**Material to process**:
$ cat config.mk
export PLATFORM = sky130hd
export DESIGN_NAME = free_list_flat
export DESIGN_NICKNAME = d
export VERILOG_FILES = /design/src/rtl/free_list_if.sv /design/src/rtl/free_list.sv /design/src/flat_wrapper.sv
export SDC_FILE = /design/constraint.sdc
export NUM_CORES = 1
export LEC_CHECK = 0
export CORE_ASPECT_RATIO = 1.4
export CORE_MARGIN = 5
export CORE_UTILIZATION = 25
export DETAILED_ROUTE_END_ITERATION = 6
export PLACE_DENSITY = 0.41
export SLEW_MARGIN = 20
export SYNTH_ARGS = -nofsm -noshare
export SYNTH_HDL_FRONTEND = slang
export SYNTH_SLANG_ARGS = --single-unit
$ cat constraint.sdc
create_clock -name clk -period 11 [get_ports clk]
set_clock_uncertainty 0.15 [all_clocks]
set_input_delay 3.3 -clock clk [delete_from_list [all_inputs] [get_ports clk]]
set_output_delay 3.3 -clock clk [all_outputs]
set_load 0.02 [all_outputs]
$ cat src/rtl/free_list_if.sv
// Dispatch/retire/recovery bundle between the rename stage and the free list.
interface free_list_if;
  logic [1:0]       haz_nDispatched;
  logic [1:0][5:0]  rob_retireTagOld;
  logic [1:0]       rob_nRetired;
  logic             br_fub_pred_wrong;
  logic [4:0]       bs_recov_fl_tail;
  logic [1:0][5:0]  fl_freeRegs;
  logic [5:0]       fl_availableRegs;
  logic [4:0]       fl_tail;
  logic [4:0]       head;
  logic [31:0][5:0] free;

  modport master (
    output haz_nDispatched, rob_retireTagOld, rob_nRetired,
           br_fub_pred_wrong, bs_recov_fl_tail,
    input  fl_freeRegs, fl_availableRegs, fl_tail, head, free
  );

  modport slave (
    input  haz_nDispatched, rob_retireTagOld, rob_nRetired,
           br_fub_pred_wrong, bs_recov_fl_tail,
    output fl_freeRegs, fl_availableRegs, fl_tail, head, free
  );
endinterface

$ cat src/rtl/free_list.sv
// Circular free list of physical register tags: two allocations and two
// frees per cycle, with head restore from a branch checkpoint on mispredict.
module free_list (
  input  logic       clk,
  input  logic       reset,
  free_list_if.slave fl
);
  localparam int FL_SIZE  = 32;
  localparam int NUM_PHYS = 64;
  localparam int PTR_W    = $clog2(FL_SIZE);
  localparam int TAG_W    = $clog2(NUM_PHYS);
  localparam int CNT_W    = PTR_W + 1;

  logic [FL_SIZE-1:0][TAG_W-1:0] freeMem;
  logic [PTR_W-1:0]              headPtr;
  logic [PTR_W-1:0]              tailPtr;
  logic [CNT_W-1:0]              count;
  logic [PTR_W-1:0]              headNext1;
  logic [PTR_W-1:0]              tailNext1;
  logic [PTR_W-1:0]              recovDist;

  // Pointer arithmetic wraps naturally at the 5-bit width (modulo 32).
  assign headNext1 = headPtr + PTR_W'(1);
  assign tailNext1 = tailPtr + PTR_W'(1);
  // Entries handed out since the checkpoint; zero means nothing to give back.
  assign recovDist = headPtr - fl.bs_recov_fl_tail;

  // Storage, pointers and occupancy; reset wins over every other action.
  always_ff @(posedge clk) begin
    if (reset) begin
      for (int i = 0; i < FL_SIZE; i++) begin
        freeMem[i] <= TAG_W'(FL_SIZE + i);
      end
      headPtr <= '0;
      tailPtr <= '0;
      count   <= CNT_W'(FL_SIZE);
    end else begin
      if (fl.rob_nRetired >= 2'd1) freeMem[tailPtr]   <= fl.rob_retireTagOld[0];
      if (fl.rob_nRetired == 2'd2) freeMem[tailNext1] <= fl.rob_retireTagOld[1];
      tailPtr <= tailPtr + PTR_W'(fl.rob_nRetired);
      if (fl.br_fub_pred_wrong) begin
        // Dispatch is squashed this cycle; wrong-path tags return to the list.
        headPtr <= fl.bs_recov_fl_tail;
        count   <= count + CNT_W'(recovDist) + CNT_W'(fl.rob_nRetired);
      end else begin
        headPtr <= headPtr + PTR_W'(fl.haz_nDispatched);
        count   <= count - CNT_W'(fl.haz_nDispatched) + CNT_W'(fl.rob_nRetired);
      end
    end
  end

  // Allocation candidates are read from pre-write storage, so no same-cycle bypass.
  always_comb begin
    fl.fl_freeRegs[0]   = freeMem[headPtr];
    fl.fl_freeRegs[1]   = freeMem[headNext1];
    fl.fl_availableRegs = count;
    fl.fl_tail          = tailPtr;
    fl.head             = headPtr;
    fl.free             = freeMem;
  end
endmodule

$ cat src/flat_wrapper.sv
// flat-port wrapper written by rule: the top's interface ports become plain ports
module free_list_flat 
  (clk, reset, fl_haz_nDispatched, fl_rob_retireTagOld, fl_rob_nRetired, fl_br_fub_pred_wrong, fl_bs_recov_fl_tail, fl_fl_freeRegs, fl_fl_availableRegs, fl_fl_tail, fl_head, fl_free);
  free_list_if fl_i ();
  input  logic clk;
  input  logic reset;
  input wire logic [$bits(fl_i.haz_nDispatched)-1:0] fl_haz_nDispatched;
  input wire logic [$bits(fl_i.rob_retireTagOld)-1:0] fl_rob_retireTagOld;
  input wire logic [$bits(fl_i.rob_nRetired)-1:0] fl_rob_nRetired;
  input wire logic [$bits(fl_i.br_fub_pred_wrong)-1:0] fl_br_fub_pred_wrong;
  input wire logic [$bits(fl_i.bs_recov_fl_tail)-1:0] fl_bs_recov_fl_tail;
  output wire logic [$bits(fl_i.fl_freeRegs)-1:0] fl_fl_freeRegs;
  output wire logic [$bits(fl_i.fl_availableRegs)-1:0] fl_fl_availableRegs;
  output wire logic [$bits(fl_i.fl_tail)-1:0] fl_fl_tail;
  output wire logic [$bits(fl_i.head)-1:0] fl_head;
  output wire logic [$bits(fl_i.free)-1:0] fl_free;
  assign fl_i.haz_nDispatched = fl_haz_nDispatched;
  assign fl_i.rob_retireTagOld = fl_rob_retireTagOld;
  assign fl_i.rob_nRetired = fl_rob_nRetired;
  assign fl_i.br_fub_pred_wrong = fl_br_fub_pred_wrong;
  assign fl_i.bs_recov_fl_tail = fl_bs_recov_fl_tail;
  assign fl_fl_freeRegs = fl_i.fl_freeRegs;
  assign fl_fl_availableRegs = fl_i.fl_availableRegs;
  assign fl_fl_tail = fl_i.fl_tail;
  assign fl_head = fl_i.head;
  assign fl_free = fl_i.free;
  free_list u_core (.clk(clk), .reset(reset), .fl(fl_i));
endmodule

==

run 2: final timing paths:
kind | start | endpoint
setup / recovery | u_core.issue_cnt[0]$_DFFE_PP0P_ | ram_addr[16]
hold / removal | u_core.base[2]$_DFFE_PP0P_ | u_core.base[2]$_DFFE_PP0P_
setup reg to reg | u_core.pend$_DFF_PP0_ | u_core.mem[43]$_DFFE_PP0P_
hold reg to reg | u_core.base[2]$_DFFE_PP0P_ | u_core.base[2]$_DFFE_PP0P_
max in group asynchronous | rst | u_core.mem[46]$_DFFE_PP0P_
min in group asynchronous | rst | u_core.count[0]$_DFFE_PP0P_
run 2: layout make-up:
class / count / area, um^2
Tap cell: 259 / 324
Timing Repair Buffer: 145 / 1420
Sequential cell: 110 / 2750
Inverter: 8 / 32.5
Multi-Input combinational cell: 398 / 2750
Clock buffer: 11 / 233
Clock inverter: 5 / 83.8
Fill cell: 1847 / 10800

**What to work on**:
Find the line with "run 2: layout" in the material above. Reproduce it and each line after it up to and including the line with "Fill cell: 1847 / 10800".

**Answer below**:
run 2: layout make-up:
class / count / area, um^2
Tap cell: 259 / 324
Timing Repair Buffer: 145 / 1420
Sequential cell: 110 / 2750
Inverter: 8 / 32.5
Multi-Input combinational cell: 398 / 2750
Clock buffer: 11 / 233
Clock inverter: 5 / 83.8
Fill cell: 1847 / 10800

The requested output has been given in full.